We examine two in context learning (ICL) tasks with mathematical functions in several train and test settings for transformer models. Our study generalizes work on linear functions by showing that small transformers, even models with attention layers only, can approximate arbitrary polynomial functions and hence continuous functions under certain conditions. Our models also can approximate previously unseen classes of polynomial functions, as well as the zeros of complex functions. Our models perform far better on this task than LLMs like GPT4 and involve complex reasoning when provided with suitable training data and methods. Our models also have important limitations; they fail to generalize outside of training distributions and so don't learn class forms of functions.
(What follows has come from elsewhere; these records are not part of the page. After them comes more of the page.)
== run 1 ==
==> flow/design.v <==
module  fir(
	input clk,
	input rst_n,			
	input enable,
	input [2:0] tap,		 
	input [15:0] data_in,		
	output [17:0] data_out,		
	output complete
);
localparam
a0 = 16'd1,	 
a1 = 16'd2,
a2 = 16'd2,
a3 = 16'd3,
a4 = 16'd3,
a5 = 16'd3;
reg [15:0] data_reg_0;	 
reg [15:0] data_reg_1;
reg [15:0] data_reg_2;
reg [15:0] data_reg_3;
reg [15:0] data_reg_4;
reg [15:0] data_reg_5;
reg [15:0] multiplication_0;	 
reg [15:0] multiplication_1;
reg [15:0] multiplication_2;
reg [15:0] multiplication_3;
reg [15:0] multiplication_4;
reg [15:0] multiplication_5;
reg [16:0] sum_1;	 
reg [16:0] sum_2;
reg [16:0] sum_3;
reg [17:0] result;  
reg mul_stage, add_stage1, add_stage2, output_stage;	 
always @ (posedge clk or negedge rst_n)
    begin
        if(!rst_n)
        	begin
        		mul_stage <= 1'b0;
        		add_stage1 <= 1'b0;
        		add_stage2 <= 1'b0;
				output_stage <= 1'b0;
        	end
        else
        	begin
        			mul_stage <= enable;
        			add_stage1 <= mul_stage;
        			add_stage2 <= add_stage1;
        			output_stage <= add_stage2;
        	end
    end
always @ (posedge clk or negedge rst_n)
    begin
        if(!rst_n)
        	begin
        		data_reg_0 <= 0;
        		data_reg_1 <= 0;
        		data_reg_2 <= 0;
        		data_reg_3 <= 0;
			data_reg_4 <= 0;
        		data_reg_5 <= 0;
        	end
        else
        	begin
				case (tap)
					3'd2:
					begin
						if (enable) 
							begin
								data_reg_0 <= data_in;
								data_reg_1 <= data_reg_0;
							end
						else 
							begin
								data_reg_0 <= data_reg_0;
								data_reg_1 <= data_reg_1;
							end
					end
					3'd3:
					begin
						if (enable) 
							begin
								data_reg_0 <= data_in;
								data_reg_1 <= data_reg_0;
								data_reg_2 <= data_reg_1;
							end
						else 
							begin
								data_reg_0 <= data_reg_0;
								data_reg_1 <= data_reg_1;
								data_reg_2 <= data_reg_2;
							end
					end
					3'd4:
					begin
						if (enable) 
							begin
								data_reg_0 <= data_in;
								data_reg_1 <= data_reg_0;
								data_reg_2 <= data_reg_1;
								data_reg_3 <= data_reg_2;
							end
						else 
							begin
								data_reg_0 <= data_reg_0;
								data_reg_1 <= data_reg_1;
								data_reg_2 <= data_reg_2;
								data_reg_3 <= data_reg_3;
							end
					end
					3'd5:
					begin
						if (enable) 
							begin
								data_reg_0 <= data_in;
								data_reg_1 <= data_reg_0;
								data_reg_2 <= data_reg_1;
								data_reg_3 <= data_reg_2;
								data_reg_4 <= data_reg_3;
							end
						else 
							begin
								data_reg_0 <= data_reg_0;
								data_reg_1 <= data_reg_1;
								data_reg_2 <= data_reg_2;
								data_reg_3 <= data_reg_3;
								data_reg_4 <= data_reg_4;
							end
					end
					3'd6:
					begin
						if (enable) 
							begin
								data_reg_0 <= data_in;
								data_reg_1 <= data_reg_0;
								data_reg_2 <= data_reg_1;
								data_reg_3 <= data_reg_2;
								data_reg_4 <= data_reg_3;
								data_reg_5 <= data_reg_4;
							end
						else 
							begin
								data_reg_0 <= data_reg_0;
								data_reg_1 <= data_reg_1;
								data_reg_2 <= data_reg_2;
								data_reg_3 <= data_reg_3;
								data_reg_4 <= data_reg_4;
								data_reg_5 <= data_reg_5;
							end
					end
				endcase
        	end
    end
always @ (posedge clk or negedge rst_n)
    begin
        if(!rst_n)
        	begin
        		multiplication_0 <= 0;
        		multiplication_1 <= 0;
        		multiplication_2 <= 0;
        		multiplication_3 <= 0;
			multiplication_4 <= 0;
        		multiplication_5 <= 0;
        	end
        else
        	begin
				case (tap)
					3'd2:
					begin
						if(mul_stage)
							begin
								multiplication_0 <= a0 * data_reg_0;
								multiplication_1 <= a1 * data_reg_1;
							end
						else 
							begin
								multiplication_0 <= multiplication_0;
								multiplication_1 <= multiplication_1;
							end
					end
					3'd3:
					begin
						if(mul_stage)
							begin
								multiplication_0 <= a0 * data_reg_0;
								multiplication_1 <= a1 * data_reg_1;
								multiplication_2 <= a2 * data_reg_2;
							end
						else 
							begin
								multiplication_0 <= multiplication_0;
								multiplication_1 <= multiplication_1;
								multiplication_2 <= multiplication_2;
							end
					end
					3'd4:
					begin
						if(mul_stage)
							begin
								multiplication_0 <= a0 * data_reg_0;
								multiplication_1 <= a1 * data_reg_1;
								multiplication_2 <= a2 * data_reg_2;
								multiplication_3 <= a3 * data_reg_3;
							end
						else 
							begin
								multiplication_0 <= multiplication_0;
								multiplication_1 <= multiplication_1;
								multiplication_2 <= multiplication_2;
								multiplication_3 <= multiplication_3;
							end
					end
					3'd5:
					begin
						if(mul_stage)
							begin
								multiplication_0 <= a0 * data_reg_0;
								multiplication_1 <= a1 * data_reg_1;
								multiplication_2 <= a2 * data_reg_2;
								multiplication_3 <= a3 * data_reg_3;
								multiplication_4 <= a4 * data_reg_4;
							end
						else 
							begin
								multiplication_0 <= multiplication_0;
								multiplication_1 <= multiplication_1;
								multiplication_2 <= multiplication_2;
								multiplication_3 <= multiplication_3;
								multiplication_4 <= multiplication_4;
							end
					end
					3'd6:
					begin
						if(mul_stage)
							begin
								multiplication_0 <= a0 * data_reg_0;
								multiplication_1 <= a1 * data_reg_1;
								multiplication_2 <= a2 * data_reg_2;
								multiplication_3 <= a3 * data_reg_3;
								multiplication_4 <= a4 * data_reg_4;
								multiplication_5 <= a5 * data_reg_5;
							end
						else 
							begin
								multiplication_0 <= multiplication_0;
								multiplication_1 <= multiplication_1;
								multiplication_2 <= multiplication_2;
								multiplication_3 <= multiplication_3;
								multiplication_4 <= multiplication_4;
								multiplication_5 <= multiplication_5;
							end
					end
				endcase
        	end
    end
always @ (posedge clk or negedge rst_n)
    begin
        if(!rst_n)
        	begin
        		sum_1 <= 0;
        		sum_2 <= 0;
			sum_3 <= 0;
        	end
        else
        	begin
				case (tap)
					3'd2:
					begin
						if (add_stage1) 
							begin
								sum_1 <= multiplication_0 + multiplication_1;
								sum_2 <= 0;
							end
						else 
							begin
								sum_1 <= sum_1;
								sum_2 <= sum_2;
							end
					end
					3'd3:
					begin
						if (add_stage1) 
							begin
								sum_1 <= multiplication_0 + multiplication_1;
								sum_2 <= multiplication_2; 
							end
						else 
							begin
								sum_1 <= sum_1;
								sum_2 <= sum_2;
							end
					end
					3'd4:
					begin
						if (add_stage1) 
							begin
								sum_1 <= multiplication_0 + multiplication_1;
								sum_2 <= multiplication_2 + multiplication_3; 
							end
						else 
							begin
								sum_1 <= sum_1;
								sum_2 <= sum_2;
							end
					end
					3'd5:
					begin
						if (add_stage1) 
							begin
								sum_1 <= multiplication_0 + multiplication_1;
								sum_2 <= multiplication_2 + multiplication_3; 
								sum_3 <= multiplication_4;
							end
						else 
							begin
								sum_1 <= sum_1;
								sum_2 <= sum_2;
								sum_3 <= sum_3;
							end
					end
					3'd6:
					begin
						if (add_stage1) 
							begin
								sum_1 <= multiplication_0 + multiplication_1;
								sum_2 <= multiplication_2 + multiplication_3; 
								sum_3 <= multiplication_4 + multiplication_5; 
							end
						else 
							begin
								sum_1 <= sum_1;
								sum_2 <= sum_2;
								sum_3 <= sum_3;
							end
					end
				endcase
        	end
    end
always @ (posedge clk or negedge rst_n)
      begin
          if(!rst_n)
          	begin
          		result <= 0;
          	end
          else
          	begin
				case (tap)
					3'd2:
					begin
						if (add_stage2) 
							begin
								result <= sum_2 + sum_1;
							end
						else 
							begin
								result <= result;
							end
					end
					3'd3:
					begin
						if (add_stage2) 
							begin
								result <= sum_2 + sum_1;
							end
						else 
							begin
								result <= result;
							end
					end
					3'd4:
					begin
						if (add_stage2) 
							begin
								result <= sum_2 + sum_1;
							end
						else 
							begin
								result <= result;
							end
					end
					3'd5:
					begin
						if (add_stage2) 
							begin
								result <= sum_2 + sum_1 + sum_3;
							end
						else 
							begin
								result <= result;
							end
					end
					3'd6:
					begin
						if (add_stage2) 
							begin
								result <= sum_2 + sum_1 + sum_3;
							end
						else 
							begin
								result <= result;
							end
					end
				endcase
          	end
      end
assign data_out = result;	 
assign complete = output_stage;
endmodule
We explain why this is so.

翻译：本研究在多种训练与测试设置下，针对Transformer模型考察了涉及数学函数的两类上下文学习任务。通过将线性函数相关研究推广至更一般情形，我们证明了小型Transformer模型（甚至仅含注意力层的模型）在特定条件下能够逼近任意多项式函数，进而逼近连续函数。我们的模型还能够逼近先前未见的多项式函数类别，以及复杂函数的零点。在此任务上，我们的模型表现远超GPT-4等大型语言模型，并在获得适当训练数据与方法时展现出复杂推理能力。同时，我们的模型存在重要局限：无法泛化至训练分布之外，因而无法学习函数的类别形式。本文对此现象给出了理论解释。